START Source data
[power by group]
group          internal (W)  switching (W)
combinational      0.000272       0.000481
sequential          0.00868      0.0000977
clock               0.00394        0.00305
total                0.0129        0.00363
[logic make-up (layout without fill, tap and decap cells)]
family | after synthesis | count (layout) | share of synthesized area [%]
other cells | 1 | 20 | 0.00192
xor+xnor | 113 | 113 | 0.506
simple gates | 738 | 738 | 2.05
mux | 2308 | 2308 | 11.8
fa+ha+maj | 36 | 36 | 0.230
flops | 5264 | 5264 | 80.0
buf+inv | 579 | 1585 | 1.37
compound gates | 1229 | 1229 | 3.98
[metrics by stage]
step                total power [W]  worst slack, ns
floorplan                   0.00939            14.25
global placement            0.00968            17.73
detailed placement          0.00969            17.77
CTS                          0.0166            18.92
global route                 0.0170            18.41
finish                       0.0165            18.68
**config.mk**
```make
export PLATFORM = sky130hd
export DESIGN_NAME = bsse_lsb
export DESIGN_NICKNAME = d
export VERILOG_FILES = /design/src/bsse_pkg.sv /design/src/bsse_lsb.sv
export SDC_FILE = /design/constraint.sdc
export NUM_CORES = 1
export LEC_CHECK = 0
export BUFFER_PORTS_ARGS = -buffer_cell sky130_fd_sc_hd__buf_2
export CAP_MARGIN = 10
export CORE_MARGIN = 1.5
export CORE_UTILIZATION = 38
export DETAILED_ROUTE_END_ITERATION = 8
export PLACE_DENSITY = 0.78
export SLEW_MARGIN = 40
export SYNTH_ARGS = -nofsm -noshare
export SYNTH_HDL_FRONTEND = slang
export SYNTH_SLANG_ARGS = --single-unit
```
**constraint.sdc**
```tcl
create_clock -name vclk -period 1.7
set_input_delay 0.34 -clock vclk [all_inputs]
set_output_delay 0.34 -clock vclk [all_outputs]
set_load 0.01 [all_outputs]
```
END Source data
### What to produce
Make a copy of each line in the records above that has the word "cells".

### The answer
[logic make-up (layout without fill, tap and decap cells)]
other cells | 1 | 20 | 0.00192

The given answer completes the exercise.